(Source material begins)
From an optimization exercise on the open Yosys and OpenROAD flow, aimed at small area, a short achievable clock period and few clock cycles per item; shortcuts taken in it are not production practice.
Where RTL was checked, it was by simulation tests only, not by an equivalence proof against the original.
Power is estimated from default activity; no workload was simulated.

==> run a <==
==> flow/design.v <==
module mult8(clk, nRST, c_ALL, m_busy, a_data, b_data, mult_out, m_finish);
input clk;
input nRST;
input c_ALL;
input m_busy;
input [7:0] a_data;
input [7:0] b_data;
output m_finish;
reg m_finish;
output [15:0] mult_out;
wire bo_0;
wire bt_0;
wire bn_0;
wire pp_0_0;
wire pp_0_1;
wire pp_0_2;
wire pp_0_3;
wire pp_0_4;
wire pp_0_5;
wire pp_0_6;
wire pp_0_7;
wire pe_0;
wire bo_1;
wire bt_1;
wire bn_1;
wire pp_1_0;
wire pp_1_1;
wire pp_1_2;
wire pp_1_3;
wire pp_1_4;
wire pp_1_5;
wire pp_1_6;
wire pp_1_7;
wire pe_1;
wire bo_2;
wire bt_2;
wire bn_2;
wire pp_2_0;
wire pp_2_1;
wire pp_2_2;
wire pp_2_3;
wire pp_2_4;
wire pp_2_5;
wire pp_2_6;
wire pp_2_7;
wire pe_2;
wire bo_3;
wire bt_3;
wire bn_3;
wire pp_3_0;
wire pp_3_1;
wire pp_3_2;
wire pp_3_3;
wire pp_3_4;
wire pp_3_5;
wire pp_3_6;
wire pp_3_7;
wire pe_3;
wire s1;
wire c2;
wire s3;
wire c4;
wire s5;
wire c6;
wire s7;
wire c8;
wire s9;
wire c10;
wire s11;
wire c12;
wire s13;
wire c14;
wire s15;
wire c16;
wire s17;
wire c18;
wire s19;
wire c20;
wire s21;
wire c22;
wire s23;
wire c24;
wire s25;
wire c26;
wire s27;
wire c28;
wire s29;
wire c30;
wire s31;
wire c32;
wire s33;
wire c34;
wire s35;
wire c36;
wire s37;
wire c38;
wire s39;
wire c40;
wire s41;
wire c42;
wire [15:0] row_a, row_b, row_c;
assign bo_0 = b_data[0] ^ 1'b0;
assign bt_0 = (b_data[1] & ~b_data[0] & ~1'b0) | (~b_data[1] & b_data[0] & 1'b0);
assign bn_0 = b_data[1];
assign pp_0_0 = ((bo_0 & a_data[0]) | (bt_0 & 1'b0)) ^ bn_0;
assign pp_0_1 = ((bo_0 & a_data[1]) | (bt_0 & a_data[0])) ^ bn_0;
assign pp_0_2 = ((bo_0 & a_data[2]) | (bt_0 & a_data[1])) ^ bn_0;
assign pp_0_3 = ((bo_0 & a_data[3]) | (bt_0 & a_data[2])) ^ bn_0;
assign pp_0_4 = ((bo_0 & a_data[4]) | (bt_0 & a_data[3])) ^ bn_0;
assign pp_0_5 = ((bo_0 & a_data[5]) | (bt_0 & a_data[4])) ^ bn_0;
assign pp_0_6 = ((bo_0 & a_data[6]) | (bt_0 & a_data[5])) ^ bn_0;
assign pp_0_7 = ((bo_0 & a_data[7]) | (bt_0 & a_data[6])) ^ bn_0;
assign pe_0 = ~(((bo_0 | bt_0) & a_data[7]) ^ bn_0);
assign bo_1 = b_data[2] ^ b_data[1];
assign bt_1 = (b_data[3] & ~b_data[2] & ~b_data[1]) | (~b_data[3] & b_data[2] & b_data[1]);
assign bn_1 = b_data[3];
assign pp_1_0 = ((bo_1 & a_data[0]) | (bt_1 & 1'b0)) ^ bn_1;
assign pp_1_1 = ((bo_1 & a_data[1]) | (bt_1 & a_data[0])) ^ bn_1;
assign pp_1_2 = ((bo_1 & a_data[2]) | (bt_1 & a_data[1])) ^ bn_1;
assign pp_1_3 = ((bo_1 & a_data[3]) | (bt_1 & a_data[2])) ^ bn_1;
assign pp_1_4 = ((bo_1 & a_data[4]) | (bt_1 & a_data[3])) ^ bn_1;
assign pp_1_5 = ((bo_1 & a_data[5]) | (bt_1 & a_data[4])) ^ bn_1;
assign pp_1_6 = ((bo_1 & a_data[6]) | (bt_1 & a_data[5])) ^ bn_1;
assign pp_1_7 = ((bo_1 & a_data[7]) | (bt_1 & a_data[6])) ^ bn_1;
assign pe_1 = ~(((bo_1 | bt_1) & a_data[7]) ^ bn_1);
assign bo_2 = b_data[4] ^ b_data[3];
assign bt_2 = (b_data[5] & ~b_data[4] & ~b_data[3]) | (~b_data[5] & b_data[4] & b_data[3]);
assign bn_2 = b_data[5];
assign pp_2_0 = ((bo_2 & a_data[0]) | (bt_2 & 1'b0)) ^ bn_2;
assign pp_2_1 = ((bo_2 & a_data[1]) | (bt_2 & a_data[0])) ^ bn_2;
assign pp_2_2 = ((bo_2 & a_data[2]) | (bt_2 & a_data[1])) ^ bn_2;
assign pp_2_3 = ((bo_2 & a_data[3]) | (bt_2 & a_data[2])) ^ bn_2;
assign pp_2_4 = ((bo_2 & a_data[4]) | (bt_2 & a_data[3])) ^ bn_2;
assign pp_2_5 = ((bo_2 & a_data[5]) | (bt_2 & a_data[4])) ^ bn_2;
assign pp_2_6 = ((bo_2 & a_data[6]) | (bt_2 & a_data[5])) ^ bn_2;
assign pp_2_7 = ((bo_2 & a_data[7]) | (bt_2 & a_data[6])) ^ bn_2;
assign pe_2 = ~(((bo_2 | bt_2) & a_data[7]) ^ bn_2);
assign bo_3 = b_data[6] ^ b_data[5];
assign bt_3 = (b_data[7] & ~b_data[6] & ~b_data[5]) | (~b_data[7] & b_data[6] & b_data[5]);
assign bn_3 = b_data[7];
assign pp_3_0 = ((bo_3 & a_data[0]) | (bt_3 & 1'b0)) ^ bn_3;
assign pp_3_1 = ((bo_3 & a_data[1]) | (bt_3 & a_data[0])) ^ bn_3;
assign pp_3_2 = ((bo_3 & a_data[2]) | (bt_3 & a_data[1])) ^ bn_3;
assign pp_3_3 = ((bo_3 & a_data[3]) | (bt_3 & a_data[2])) ^ bn_3;
assign pp_3_4 = ((bo_3 & a_data[4]) | (bt_3 & a_data[3])) ^ bn_3;
assign pp_3_5 = ((bo_3 & a_data[5]) | (bt_3 & a_data[4])) ^ bn_3;
assign pp_3_6 = ((bo_3 & a_data[6]) | (bt_3 & a_data[5])) ^ bn_3;
assign pp_3_7 = ((bo_3 & a_data[7]) | (bt_3 & a_data[6])) ^ bn_3;
assign pe_3 = ~(((bo_3 | bt_3) & a_data[7]) ^ bn_3);
assign s1 = pp_0_2 ^ pp_1_0 ^ bn_1;
assign c2 = (pp_0_2 & pp_1_0) | (bn_1 & (pp_0_2 ^ pp_1_0));
assign s3 = pp_0_3 ^ pp_1_1 ^ c2;
assign c4 = (pp_0_3 & pp_1_1) | (c2 & (pp_0_3 ^ pp_1_1));
assign s5 = pp_0_4 ^ pp_1_2 ^ pp_2_0;
assign c6 = (pp_0_4 & pp_1_2) | (pp_2_0 & (pp_0_4 ^ pp_1_2));
assign s7 = bn_2 ^ s5 ^ c4;
assign c8 = (bn_2 & s5) | (c4 & (bn_2 ^ s5));
assign s9 = pp_0_5 ^ pp_1_3 ^ pp_2_1;
assign c10 = (pp_0_5 & pp_1_3) | (pp_2_1 & (pp_0_5 ^ pp_1_3));
assign s11 = c6 ^ s9 ^ c8;
assign c12 = (c6 & s9) | (c8 & (c6 ^ s9));
assign s13 = pp_0_6 ^ pp_1_4 ^ pp_2_2;
assign c14 = (pp_0_6 & pp_1_4) | (pp_2_2 & (pp_0_6 ^ pp_1_4));
assign s15 = pp_3_0 ^ bn_3 ^ c10;
assign c16 = (pp_3_0 & bn_3) | (c10 & (pp_3_0 ^ bn_3));
assign s17 = s13 ^ s15 ^ c12;
assign c18 = (s13 & s15) | (c12 & (s13 ^ s15));
assign s19 = pp_0_7 ^ pp_1_5 ^ pp_2_3;
assign c20 = (pp_0_7 & pp_1_5) | (pp_2_3 & (pp_0_7 ^ pp_1_5));
assign s21 = pp_3_1 ^ c14 ^ s19;
assign c22 = (pp_3_1 & c14) | (s19 & (pp_3_1 ^ c14));
assign s23 = 1'b1 ^ pe_0 ^ pp_1_6;
assign c24 = (1'b1 & pe_0) | (pp_1_6 & (1'b1 ^ pe_0));
assign s25 = pp_2_4 ^ pp_3_2 ^ c20;
assign c26 = (pp_2_4 & pp_3_2) | (c20 & (pp_2_4 ^ pp_3_2));
assign s27 = 1'b1 ^ pp_1_7 ^ pp_2_5;
assign c28 = (1'b1 & pp_1_7) | (pp_2_5 & (1'b1 ^ pp_1_7));
assign s29 = pp_3_3 ^ c24 ^ s27;
assign c30 = (pp_3_3 & c24) | (s27 & (pp_3_3 ^ c24));
assign s31 = pe_1 ^ pp_2_6 ^ pp_3_4;
assign c32 = (pe_1 & pp_2_6) | (pp_3_4 & (pe_1 ^ pp_2_6));
assign s33 = c28 ^ s31 ^ c30;
assign c34 = (c28 & s31) | (c30 & (c28 ^ s31));
assign s35 = 1'b1 ^ pp_2_7 ^ pp_3_5;
assign c36 = (1'b1 & pp_2_7) | (pp_3_5 & (1'b1 ^ pp_2_7));
assign s37 = c32 ^ s35 ^ c34;
assign c38 = (c32 & s35) | (c34 & (c32 ^ s35));
assign s39 = pe_2 ^ pp_3_6 ^ c36;
assign c40 = (pe_2 & pp_3_6) | (c36 & (pe_2 ^ pp_3_6));
assign s41 = 1'b1 ^ pp_3_7 ^ c40;
assign c42 = (1'b1 & pp_3_7) | (c40 & (1'b1 ^ pp_3_7));
assign row_a = {1'b1, pe_3, s41, c38, s37, s33, c26, s23, c16, s17, s11, s7, s3, s1, pp_0_1, pp_0_0};
assign row_b = {1'b0, c42, 1'b0, s39, 1'b0, 1'b0, s29, c22, c18, 1'b0, 1'b0, 1'b0, 1'b0, 1'b0, 1'b0, bn_0};
assign row_c = {1'b0, 1'b0, 1'b0, 1'b0, 1'b0, 1'b0, 1'b0, s25, s21, 1'b0, 1'b0, 1'b0, 1'b0, 1'b0, 1'b0, 1'b0};
wire [6:0] lo_sum;
assign lo_sum[6:0] = row_a[5:0] + row_b[5:0];
reg [5:0] lo_q;
reg lo_c;
reg [8:0] hi_a;
reg [4:0] hi_b;
reg [1:0] hi_c;
always @(posedge clk or negedge nRST)
begin
    if(nRST == 1'b0)
        m_finish <= 1'b0;
    else if(c_ALL == 1'b1)
        m_finish <= 1'b0;
    else if(m_busy == 1'b0)
        m_finish <= 1'b1;
end
always @(posedge clk)
begin
    if(m_busy == 1'b0)
    begin
        lo_q <= lo_sum[5:0];
        lo_c <= lo_sum[6];
        hi_a <= {row_a[14], row_a[13], row_a[12], row_a[11], row_a[10], row_a[9], row_a[8], row_a[7], row_a[6]};
        hi_b <= {row_b[14], row_b[12], row_b[9], row_b[8], row_b[7]};
        hi_c <= {row_c[8], row_c[7]};
    end
end
assign mult_out[5:0] = lo_q;
assign mult_out[15:6] = {1'b1, hi_a[8], hi_a[7], hi_a[6], hi_a[5], hi_a[4], hi_a[3], hi_a[2], hi_a[1], hi_a[0]} + {1'b0, hi_b[4], 1'b0, hi_b[3], 1'b0, 1'b0, hi_b[2], hi_b[1], hi_b[0], 1'b0} + {1'b0, 1'b0, 1'b0, 1'b0, 1'b0, 1'b0, 1'b0, hi_c[1], hi_c[0], 1'b0} + lo_c;
endmodule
(Source material ends)
• **Work task**:
Your answer should consist solely of the lines above from the line with "assign pp_1_4 = ((bo_1" to the line with "assign pp_3_1 = ((bo_3", both included, reproduced exactly.

• **Reply to the exercise**:
assign pp_1_4 = ((bo_1 & a_data[4]) | (bt_1 & a_data[3])) ^ bn_1;
assign pp_1_5 = ((bo_1 & a_data[5]) | (bt_1 & a_data[4])) ^ bn_1;
assign pp_1_6 = ((bo_1 & a_data[6]) | (bt_1 & a_data[5])) ^ bn_1;
assign pp_1_7 = ((bo_1 & a_data[7]) | (bt_1 & a_data[6])) ^ bn_1;
assign pe_1 = ~(((bo_1 | bt_1) & a_data[7]) ^ bn_1);
assign bo_2 = b_data[4] ^ b_data[3];
assign bt_2 = (b_data[5] & ~b_data[4] & ~b_data[3]) | (~b_data[5] & b_data[4] & b_data[3]);
assign bn_2 = b_data[5];
assign pp_2_0 = ((bo_2 & a_data[0]) | (bt_2 & 1'b0)) ^ bn_2;
assign pp_2_1 = ((bo_2 & a_data[1]) | (bt_2 & a_data[0])) ^ bn_2;
assign pp_2_2 = ((bo_2 & a_data[2]) | (bt_2 & a_data[1])) ^ bn_2;
assign pp_2_3 = ((bo_2 & a_data[3]) | (bt_2 & a_data[2])) ^ bn_2;
assign pp_2_4 = ((bo_2 & a_data[4]) | (bt_2 & a_data[3])) ^ bn_2;
assign pp_2_5 = ((bo_2 & a_data[5]) | (bt_2 & a_data[4])) ^ bn_2;
assign pp_2_6 = ((bo_2 & a_data[6]) | (bt_2 & a_data[5])) ^ bn_2;
assign pp_2_7 = ((bo_2 & a_data[7]) | (bt_2 & a_data[6])) ^ bn_2;
assign pe_2 = ~(((bo_2 | bt_2) & a_data[7]) ^ bn_2);
assign bo_3 = b_data[6] ^ b_data[5];
assign bt_3 = (b_data[7] & ~b_data[6] & ~b_data[5]) | (~b_data[7] & b_data[6] & b_data[5]);
assign bn_3 = b_data[7];
assign pp_3_0 = ((bo_3 & a_data[0]) | (bt_3 & 1'b0)) ^ bn_3;
assign pp_3_1 = ((bo_3 & a_data[1]) | (bt_3 & a_data[0])) ^ bn_3;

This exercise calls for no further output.